For the entries that follow, restate word for word the line containing "(start not counted)", the line containing "hold / removal", and every line that lies between them.

(Items from a dataset)

•••••

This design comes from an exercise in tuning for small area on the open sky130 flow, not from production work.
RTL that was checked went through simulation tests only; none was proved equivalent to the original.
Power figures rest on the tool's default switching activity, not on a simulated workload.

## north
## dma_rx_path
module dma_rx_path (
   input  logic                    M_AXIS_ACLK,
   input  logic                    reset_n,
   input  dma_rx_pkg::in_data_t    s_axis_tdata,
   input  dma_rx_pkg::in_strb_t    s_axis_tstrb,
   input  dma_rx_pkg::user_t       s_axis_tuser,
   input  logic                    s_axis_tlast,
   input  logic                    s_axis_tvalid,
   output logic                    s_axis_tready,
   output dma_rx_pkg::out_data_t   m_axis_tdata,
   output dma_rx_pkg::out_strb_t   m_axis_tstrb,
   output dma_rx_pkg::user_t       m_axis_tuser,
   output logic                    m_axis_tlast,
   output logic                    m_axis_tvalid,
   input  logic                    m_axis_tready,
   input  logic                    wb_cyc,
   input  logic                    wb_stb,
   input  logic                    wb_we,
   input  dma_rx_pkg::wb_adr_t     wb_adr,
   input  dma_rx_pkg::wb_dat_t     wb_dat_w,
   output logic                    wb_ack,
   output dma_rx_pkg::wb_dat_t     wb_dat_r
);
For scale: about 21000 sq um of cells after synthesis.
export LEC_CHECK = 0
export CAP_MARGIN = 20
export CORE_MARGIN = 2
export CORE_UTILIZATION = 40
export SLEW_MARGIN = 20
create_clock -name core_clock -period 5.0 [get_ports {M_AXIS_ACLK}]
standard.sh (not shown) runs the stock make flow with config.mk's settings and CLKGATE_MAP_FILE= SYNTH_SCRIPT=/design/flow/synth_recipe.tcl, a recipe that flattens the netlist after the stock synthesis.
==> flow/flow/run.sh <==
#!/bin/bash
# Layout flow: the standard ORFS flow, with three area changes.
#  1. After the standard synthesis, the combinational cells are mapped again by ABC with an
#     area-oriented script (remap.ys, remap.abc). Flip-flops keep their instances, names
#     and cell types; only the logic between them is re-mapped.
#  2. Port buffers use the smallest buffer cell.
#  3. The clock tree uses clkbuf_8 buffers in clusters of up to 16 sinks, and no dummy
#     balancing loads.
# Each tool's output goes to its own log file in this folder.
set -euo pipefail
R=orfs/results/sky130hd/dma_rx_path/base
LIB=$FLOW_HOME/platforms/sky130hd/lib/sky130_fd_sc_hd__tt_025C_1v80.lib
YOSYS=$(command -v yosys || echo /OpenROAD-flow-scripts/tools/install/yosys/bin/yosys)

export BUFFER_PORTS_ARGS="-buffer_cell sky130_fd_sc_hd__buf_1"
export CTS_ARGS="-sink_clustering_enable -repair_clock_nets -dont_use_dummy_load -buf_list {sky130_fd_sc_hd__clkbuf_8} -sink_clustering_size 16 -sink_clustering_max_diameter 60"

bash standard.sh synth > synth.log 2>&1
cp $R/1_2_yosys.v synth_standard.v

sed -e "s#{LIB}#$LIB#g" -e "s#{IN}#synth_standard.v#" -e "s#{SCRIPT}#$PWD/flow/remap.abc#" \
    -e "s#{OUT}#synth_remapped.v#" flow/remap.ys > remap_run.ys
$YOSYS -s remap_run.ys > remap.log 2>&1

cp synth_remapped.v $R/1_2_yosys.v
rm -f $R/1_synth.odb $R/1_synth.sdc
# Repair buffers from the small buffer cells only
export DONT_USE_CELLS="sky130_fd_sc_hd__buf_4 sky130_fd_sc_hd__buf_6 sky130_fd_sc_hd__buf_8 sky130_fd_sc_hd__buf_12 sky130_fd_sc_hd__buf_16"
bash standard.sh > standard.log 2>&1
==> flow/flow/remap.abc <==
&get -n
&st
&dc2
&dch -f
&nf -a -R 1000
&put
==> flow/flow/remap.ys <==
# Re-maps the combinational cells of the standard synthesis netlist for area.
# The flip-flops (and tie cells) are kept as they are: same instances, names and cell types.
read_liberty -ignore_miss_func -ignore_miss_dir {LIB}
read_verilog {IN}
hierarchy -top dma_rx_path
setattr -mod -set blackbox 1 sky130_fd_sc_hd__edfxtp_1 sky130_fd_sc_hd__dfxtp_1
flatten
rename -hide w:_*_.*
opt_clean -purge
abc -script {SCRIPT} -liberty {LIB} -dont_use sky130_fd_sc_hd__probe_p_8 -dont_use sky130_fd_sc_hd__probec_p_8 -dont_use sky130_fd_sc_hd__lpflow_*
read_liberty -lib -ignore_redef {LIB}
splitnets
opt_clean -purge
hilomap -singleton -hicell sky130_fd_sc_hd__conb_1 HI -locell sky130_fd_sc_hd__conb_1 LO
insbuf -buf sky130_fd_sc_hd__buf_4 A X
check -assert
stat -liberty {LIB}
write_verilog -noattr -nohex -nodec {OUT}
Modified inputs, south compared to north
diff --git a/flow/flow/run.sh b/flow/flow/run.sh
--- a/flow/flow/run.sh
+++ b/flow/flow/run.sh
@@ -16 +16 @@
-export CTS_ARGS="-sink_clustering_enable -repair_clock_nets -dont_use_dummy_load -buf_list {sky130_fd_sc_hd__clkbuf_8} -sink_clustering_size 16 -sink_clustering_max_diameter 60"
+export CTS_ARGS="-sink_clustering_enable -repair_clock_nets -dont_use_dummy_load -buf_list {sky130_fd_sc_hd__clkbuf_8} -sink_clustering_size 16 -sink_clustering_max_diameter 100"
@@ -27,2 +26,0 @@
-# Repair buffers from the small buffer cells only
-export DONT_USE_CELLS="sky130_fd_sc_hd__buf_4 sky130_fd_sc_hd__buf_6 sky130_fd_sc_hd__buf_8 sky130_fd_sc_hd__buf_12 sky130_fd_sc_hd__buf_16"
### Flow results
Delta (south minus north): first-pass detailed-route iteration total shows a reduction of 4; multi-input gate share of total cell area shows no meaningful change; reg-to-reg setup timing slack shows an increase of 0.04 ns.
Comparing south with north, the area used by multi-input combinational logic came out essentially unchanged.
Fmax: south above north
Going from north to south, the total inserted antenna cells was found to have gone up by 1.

•••••

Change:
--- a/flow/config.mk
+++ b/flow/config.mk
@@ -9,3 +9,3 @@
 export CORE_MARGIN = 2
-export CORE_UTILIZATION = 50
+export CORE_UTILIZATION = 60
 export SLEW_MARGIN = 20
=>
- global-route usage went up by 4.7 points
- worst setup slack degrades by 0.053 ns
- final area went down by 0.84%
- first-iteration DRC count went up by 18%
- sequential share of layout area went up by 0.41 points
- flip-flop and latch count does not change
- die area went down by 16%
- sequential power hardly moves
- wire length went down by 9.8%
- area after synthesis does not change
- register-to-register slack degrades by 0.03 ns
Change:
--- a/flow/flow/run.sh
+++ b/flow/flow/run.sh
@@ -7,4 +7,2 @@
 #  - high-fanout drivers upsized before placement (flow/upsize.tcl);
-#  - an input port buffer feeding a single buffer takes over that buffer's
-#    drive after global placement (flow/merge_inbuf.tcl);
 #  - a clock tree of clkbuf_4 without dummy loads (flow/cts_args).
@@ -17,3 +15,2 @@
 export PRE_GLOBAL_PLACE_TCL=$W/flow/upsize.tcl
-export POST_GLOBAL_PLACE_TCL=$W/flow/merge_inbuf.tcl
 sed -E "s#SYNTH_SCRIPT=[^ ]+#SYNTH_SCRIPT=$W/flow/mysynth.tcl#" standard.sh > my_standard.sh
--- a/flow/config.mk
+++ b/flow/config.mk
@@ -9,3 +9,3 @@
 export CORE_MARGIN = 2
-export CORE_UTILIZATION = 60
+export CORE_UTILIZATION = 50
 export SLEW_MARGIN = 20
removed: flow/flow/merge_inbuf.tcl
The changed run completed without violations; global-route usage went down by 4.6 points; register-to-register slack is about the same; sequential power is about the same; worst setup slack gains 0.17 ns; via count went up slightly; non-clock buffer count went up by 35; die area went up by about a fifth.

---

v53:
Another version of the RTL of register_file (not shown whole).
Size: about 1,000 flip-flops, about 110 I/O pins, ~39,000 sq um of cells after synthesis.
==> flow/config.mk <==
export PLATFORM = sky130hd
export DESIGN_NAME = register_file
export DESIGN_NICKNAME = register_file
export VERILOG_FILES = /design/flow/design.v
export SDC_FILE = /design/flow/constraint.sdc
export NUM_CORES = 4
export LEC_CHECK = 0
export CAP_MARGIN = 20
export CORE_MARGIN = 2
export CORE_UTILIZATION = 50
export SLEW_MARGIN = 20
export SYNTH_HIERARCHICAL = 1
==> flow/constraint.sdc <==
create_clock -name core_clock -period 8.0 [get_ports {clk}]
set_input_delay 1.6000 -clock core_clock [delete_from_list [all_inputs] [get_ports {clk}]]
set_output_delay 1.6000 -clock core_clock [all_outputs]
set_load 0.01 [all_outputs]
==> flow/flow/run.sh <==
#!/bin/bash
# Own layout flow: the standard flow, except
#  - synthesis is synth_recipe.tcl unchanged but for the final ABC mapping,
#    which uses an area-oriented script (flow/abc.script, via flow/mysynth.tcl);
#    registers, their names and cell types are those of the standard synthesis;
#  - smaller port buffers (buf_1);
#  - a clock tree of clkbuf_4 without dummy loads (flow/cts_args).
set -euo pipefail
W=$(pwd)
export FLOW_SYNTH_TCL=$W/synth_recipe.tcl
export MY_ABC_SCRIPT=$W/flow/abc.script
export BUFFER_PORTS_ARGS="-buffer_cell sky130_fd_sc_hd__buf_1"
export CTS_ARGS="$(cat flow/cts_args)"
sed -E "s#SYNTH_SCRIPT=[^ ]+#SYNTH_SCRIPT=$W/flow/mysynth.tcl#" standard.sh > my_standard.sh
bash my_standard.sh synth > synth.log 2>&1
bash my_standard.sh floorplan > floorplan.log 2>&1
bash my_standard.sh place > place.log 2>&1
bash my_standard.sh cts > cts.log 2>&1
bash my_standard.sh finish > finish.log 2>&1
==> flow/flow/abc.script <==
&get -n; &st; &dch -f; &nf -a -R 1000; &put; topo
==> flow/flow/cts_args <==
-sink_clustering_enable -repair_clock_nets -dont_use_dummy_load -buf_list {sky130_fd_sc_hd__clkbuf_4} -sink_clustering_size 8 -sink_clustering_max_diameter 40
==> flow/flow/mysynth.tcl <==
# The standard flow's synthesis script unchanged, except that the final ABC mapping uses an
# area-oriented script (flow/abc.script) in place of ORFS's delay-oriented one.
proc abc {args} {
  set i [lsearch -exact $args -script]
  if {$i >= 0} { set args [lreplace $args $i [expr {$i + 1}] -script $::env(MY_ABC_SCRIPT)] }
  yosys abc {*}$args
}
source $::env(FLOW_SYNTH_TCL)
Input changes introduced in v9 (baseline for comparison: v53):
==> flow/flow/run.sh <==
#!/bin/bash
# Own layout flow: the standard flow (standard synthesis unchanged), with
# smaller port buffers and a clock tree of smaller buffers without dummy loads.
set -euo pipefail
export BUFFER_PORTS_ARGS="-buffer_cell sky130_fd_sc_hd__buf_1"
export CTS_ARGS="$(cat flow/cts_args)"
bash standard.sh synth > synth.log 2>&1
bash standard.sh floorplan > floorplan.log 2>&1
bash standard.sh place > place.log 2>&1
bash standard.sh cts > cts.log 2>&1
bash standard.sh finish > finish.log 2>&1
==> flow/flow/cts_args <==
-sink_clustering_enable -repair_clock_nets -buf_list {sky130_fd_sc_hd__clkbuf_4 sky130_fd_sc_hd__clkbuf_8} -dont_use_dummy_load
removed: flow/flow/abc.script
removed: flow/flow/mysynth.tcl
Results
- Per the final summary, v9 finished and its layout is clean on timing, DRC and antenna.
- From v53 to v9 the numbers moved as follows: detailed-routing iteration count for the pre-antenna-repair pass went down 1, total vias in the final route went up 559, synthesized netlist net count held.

•••••

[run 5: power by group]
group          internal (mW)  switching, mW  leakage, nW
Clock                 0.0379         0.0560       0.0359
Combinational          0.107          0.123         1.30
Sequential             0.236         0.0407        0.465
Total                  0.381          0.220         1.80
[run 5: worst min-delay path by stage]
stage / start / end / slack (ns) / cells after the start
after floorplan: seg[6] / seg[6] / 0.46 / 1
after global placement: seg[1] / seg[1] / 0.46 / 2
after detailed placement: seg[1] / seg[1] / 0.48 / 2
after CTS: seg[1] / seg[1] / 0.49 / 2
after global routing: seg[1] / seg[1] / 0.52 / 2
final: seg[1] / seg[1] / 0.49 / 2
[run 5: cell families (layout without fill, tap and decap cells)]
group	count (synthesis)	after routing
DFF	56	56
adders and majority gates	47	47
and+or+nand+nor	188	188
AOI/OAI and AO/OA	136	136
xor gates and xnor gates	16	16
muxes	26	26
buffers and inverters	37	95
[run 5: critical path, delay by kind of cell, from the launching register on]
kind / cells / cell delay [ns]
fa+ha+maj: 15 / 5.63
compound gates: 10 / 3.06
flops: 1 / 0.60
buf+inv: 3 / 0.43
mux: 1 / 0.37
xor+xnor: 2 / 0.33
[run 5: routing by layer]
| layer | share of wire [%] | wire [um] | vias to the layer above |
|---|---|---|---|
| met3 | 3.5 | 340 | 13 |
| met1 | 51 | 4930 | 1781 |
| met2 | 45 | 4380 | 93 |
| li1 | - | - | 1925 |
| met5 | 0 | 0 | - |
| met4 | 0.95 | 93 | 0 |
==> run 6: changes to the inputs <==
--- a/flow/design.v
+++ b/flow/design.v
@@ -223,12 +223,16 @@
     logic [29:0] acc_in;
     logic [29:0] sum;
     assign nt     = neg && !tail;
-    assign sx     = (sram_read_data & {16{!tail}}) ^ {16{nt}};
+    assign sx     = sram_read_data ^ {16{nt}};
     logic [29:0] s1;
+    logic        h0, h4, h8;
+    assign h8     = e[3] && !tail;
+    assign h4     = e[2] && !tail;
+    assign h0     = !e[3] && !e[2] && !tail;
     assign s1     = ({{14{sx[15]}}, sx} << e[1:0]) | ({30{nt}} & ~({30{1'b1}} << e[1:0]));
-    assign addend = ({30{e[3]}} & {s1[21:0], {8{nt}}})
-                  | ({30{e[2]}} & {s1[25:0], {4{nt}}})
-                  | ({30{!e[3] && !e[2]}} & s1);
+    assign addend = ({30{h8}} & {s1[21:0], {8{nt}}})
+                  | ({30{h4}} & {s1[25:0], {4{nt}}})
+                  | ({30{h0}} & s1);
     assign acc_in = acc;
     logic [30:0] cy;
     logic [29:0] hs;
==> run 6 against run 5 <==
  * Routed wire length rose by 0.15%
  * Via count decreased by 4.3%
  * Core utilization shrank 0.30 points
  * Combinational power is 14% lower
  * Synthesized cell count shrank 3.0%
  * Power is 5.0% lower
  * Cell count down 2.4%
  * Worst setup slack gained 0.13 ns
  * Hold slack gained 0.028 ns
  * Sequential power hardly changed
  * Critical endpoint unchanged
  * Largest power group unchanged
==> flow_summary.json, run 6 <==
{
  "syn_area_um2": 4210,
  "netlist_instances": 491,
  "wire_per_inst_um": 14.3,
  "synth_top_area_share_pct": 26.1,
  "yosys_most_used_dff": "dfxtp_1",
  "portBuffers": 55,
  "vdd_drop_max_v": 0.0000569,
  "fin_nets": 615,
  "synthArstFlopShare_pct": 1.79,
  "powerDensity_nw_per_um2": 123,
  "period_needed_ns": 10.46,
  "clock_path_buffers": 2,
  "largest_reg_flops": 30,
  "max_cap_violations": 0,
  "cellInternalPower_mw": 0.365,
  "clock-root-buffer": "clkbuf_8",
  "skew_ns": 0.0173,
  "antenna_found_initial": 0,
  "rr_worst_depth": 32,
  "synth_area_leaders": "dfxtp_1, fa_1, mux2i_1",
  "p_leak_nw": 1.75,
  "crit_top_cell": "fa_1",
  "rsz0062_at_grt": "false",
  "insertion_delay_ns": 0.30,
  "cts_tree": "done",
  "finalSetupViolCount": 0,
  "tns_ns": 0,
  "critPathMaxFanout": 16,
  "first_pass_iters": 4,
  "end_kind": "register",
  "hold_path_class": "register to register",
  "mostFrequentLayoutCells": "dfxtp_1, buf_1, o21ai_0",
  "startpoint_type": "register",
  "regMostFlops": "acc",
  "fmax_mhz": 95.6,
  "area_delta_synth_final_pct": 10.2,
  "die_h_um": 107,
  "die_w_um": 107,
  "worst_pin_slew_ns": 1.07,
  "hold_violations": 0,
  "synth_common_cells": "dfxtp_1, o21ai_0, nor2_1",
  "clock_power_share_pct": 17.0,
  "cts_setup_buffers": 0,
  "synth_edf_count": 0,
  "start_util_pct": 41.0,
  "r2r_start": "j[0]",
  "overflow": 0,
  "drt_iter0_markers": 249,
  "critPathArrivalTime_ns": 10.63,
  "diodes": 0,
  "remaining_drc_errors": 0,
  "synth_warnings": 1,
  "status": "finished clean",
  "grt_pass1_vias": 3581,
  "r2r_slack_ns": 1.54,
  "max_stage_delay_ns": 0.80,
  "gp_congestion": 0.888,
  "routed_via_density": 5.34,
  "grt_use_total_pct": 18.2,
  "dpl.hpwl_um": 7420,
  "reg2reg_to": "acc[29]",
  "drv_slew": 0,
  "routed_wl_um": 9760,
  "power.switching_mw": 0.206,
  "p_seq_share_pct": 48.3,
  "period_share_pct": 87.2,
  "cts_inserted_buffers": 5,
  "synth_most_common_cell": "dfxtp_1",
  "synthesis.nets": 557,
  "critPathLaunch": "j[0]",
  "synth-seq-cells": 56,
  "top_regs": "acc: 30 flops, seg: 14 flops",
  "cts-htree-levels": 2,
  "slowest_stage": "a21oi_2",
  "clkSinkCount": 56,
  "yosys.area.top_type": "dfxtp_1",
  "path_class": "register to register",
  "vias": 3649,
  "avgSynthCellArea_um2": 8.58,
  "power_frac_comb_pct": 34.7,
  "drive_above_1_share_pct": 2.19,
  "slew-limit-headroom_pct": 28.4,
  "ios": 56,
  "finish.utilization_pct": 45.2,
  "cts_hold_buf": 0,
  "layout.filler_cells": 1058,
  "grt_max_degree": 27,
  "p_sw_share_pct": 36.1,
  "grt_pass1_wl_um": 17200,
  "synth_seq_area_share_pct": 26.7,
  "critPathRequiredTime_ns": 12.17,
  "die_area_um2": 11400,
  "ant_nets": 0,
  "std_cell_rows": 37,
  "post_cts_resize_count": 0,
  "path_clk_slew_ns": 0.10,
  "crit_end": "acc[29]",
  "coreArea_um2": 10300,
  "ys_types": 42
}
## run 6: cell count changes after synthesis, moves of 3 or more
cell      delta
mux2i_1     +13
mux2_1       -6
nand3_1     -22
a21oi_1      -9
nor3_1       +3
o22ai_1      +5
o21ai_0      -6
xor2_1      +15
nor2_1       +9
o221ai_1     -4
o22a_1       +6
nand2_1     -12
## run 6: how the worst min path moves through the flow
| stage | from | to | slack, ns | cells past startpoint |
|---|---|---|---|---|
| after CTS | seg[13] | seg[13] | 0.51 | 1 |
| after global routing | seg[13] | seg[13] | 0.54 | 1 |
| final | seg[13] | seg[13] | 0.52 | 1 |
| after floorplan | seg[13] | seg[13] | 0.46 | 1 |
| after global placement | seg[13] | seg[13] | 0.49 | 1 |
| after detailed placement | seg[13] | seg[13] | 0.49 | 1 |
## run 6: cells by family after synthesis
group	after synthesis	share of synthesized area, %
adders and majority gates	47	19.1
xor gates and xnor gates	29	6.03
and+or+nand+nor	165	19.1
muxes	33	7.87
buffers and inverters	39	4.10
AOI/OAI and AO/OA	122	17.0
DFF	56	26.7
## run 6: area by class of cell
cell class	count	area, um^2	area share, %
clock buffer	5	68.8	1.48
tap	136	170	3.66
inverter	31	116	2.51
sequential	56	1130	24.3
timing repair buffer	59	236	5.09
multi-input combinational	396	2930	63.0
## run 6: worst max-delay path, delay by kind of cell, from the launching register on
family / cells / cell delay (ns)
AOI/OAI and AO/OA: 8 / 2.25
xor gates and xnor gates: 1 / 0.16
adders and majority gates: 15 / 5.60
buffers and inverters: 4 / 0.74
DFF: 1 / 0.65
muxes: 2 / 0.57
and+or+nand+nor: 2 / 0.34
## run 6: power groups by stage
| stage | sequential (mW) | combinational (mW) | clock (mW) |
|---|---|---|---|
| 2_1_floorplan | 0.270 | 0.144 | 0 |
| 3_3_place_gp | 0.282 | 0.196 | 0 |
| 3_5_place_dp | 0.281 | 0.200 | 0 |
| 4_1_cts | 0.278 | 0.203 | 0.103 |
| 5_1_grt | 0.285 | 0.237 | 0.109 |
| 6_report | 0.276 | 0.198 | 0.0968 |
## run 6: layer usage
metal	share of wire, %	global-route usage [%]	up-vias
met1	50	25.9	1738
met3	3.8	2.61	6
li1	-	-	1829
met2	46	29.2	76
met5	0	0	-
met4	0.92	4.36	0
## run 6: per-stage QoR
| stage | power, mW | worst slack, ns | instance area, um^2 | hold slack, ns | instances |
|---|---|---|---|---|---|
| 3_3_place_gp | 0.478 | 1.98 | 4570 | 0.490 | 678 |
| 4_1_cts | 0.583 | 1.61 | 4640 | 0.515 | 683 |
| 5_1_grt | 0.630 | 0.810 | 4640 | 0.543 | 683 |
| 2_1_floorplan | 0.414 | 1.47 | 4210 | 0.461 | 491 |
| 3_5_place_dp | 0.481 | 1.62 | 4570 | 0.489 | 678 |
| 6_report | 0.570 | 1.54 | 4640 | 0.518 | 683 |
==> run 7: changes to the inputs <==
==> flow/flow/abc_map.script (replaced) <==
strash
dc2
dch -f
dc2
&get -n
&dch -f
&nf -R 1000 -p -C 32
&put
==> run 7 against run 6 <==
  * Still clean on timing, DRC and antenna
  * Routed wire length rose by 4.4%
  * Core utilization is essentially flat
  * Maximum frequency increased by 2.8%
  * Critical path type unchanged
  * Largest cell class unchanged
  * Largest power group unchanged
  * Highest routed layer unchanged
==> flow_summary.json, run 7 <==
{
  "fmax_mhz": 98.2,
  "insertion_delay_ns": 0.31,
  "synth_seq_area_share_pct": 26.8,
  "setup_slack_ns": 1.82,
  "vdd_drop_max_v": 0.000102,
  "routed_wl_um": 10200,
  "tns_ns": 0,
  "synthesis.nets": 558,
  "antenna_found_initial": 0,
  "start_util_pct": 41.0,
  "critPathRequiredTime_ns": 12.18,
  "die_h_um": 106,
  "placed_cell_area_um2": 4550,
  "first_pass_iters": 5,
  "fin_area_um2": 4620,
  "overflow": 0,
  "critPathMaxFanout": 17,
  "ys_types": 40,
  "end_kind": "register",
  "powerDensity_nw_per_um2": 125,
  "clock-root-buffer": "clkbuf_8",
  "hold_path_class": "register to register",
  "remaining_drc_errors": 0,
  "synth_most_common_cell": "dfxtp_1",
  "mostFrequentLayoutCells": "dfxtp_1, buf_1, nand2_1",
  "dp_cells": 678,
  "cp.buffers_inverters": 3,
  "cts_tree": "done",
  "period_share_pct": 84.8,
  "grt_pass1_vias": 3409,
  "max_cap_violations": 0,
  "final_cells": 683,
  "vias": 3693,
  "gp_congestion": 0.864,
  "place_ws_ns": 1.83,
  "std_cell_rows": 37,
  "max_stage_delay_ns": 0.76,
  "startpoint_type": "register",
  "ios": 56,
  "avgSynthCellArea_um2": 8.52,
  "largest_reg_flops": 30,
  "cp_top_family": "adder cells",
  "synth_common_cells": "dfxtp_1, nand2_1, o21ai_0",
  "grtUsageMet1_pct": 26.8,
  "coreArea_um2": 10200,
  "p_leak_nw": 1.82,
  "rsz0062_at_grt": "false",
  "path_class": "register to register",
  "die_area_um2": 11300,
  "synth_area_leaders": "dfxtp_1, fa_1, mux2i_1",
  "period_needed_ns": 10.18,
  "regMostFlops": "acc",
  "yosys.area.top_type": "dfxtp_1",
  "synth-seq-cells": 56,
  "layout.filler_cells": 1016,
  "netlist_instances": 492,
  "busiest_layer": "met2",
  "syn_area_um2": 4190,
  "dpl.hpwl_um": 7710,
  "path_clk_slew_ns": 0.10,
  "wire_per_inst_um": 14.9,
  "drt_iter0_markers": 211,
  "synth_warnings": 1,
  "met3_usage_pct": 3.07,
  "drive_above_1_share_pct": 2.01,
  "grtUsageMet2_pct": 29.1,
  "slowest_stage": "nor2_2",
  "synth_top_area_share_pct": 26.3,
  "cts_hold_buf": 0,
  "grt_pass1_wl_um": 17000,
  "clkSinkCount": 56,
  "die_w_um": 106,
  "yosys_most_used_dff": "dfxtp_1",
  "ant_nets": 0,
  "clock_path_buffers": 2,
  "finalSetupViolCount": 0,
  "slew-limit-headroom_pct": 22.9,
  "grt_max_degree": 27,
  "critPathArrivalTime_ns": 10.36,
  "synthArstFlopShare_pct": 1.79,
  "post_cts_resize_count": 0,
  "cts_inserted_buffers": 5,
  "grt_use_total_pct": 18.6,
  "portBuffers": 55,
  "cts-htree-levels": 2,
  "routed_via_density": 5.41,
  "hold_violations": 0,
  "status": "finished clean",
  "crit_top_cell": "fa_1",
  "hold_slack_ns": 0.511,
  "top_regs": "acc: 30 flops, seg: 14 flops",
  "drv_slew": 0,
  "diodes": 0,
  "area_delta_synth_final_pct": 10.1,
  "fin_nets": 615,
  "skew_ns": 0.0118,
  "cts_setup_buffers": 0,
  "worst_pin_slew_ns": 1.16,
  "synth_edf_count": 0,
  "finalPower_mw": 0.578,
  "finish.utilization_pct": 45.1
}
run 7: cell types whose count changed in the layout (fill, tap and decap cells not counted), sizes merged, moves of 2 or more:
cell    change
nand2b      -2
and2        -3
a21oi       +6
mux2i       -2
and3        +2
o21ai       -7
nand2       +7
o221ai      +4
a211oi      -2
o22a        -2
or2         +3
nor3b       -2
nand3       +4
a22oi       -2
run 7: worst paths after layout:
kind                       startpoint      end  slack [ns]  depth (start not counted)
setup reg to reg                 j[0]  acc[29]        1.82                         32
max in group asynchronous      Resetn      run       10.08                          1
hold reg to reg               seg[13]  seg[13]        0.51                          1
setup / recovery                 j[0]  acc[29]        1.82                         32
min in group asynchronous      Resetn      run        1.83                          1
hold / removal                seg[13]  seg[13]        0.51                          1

•••••

*EXERCISE RESPONSE*
kind                       startpoint      end  slack [ns]  depth (start not counted)
setup reg to reg                 j[0]  acc[29]        1.82                         32
max in group asynchronous      Resetn      run       10.08                          1
hold reg to reg               seg[13]  seg[13]        0.51                          1
setup / recovery                 j[0]  acc[29]        1.82                         32
min in group asynchronous      Resetn      run        1.83                          1
hold / removal                seg[13]  seg[13]        0.51                          1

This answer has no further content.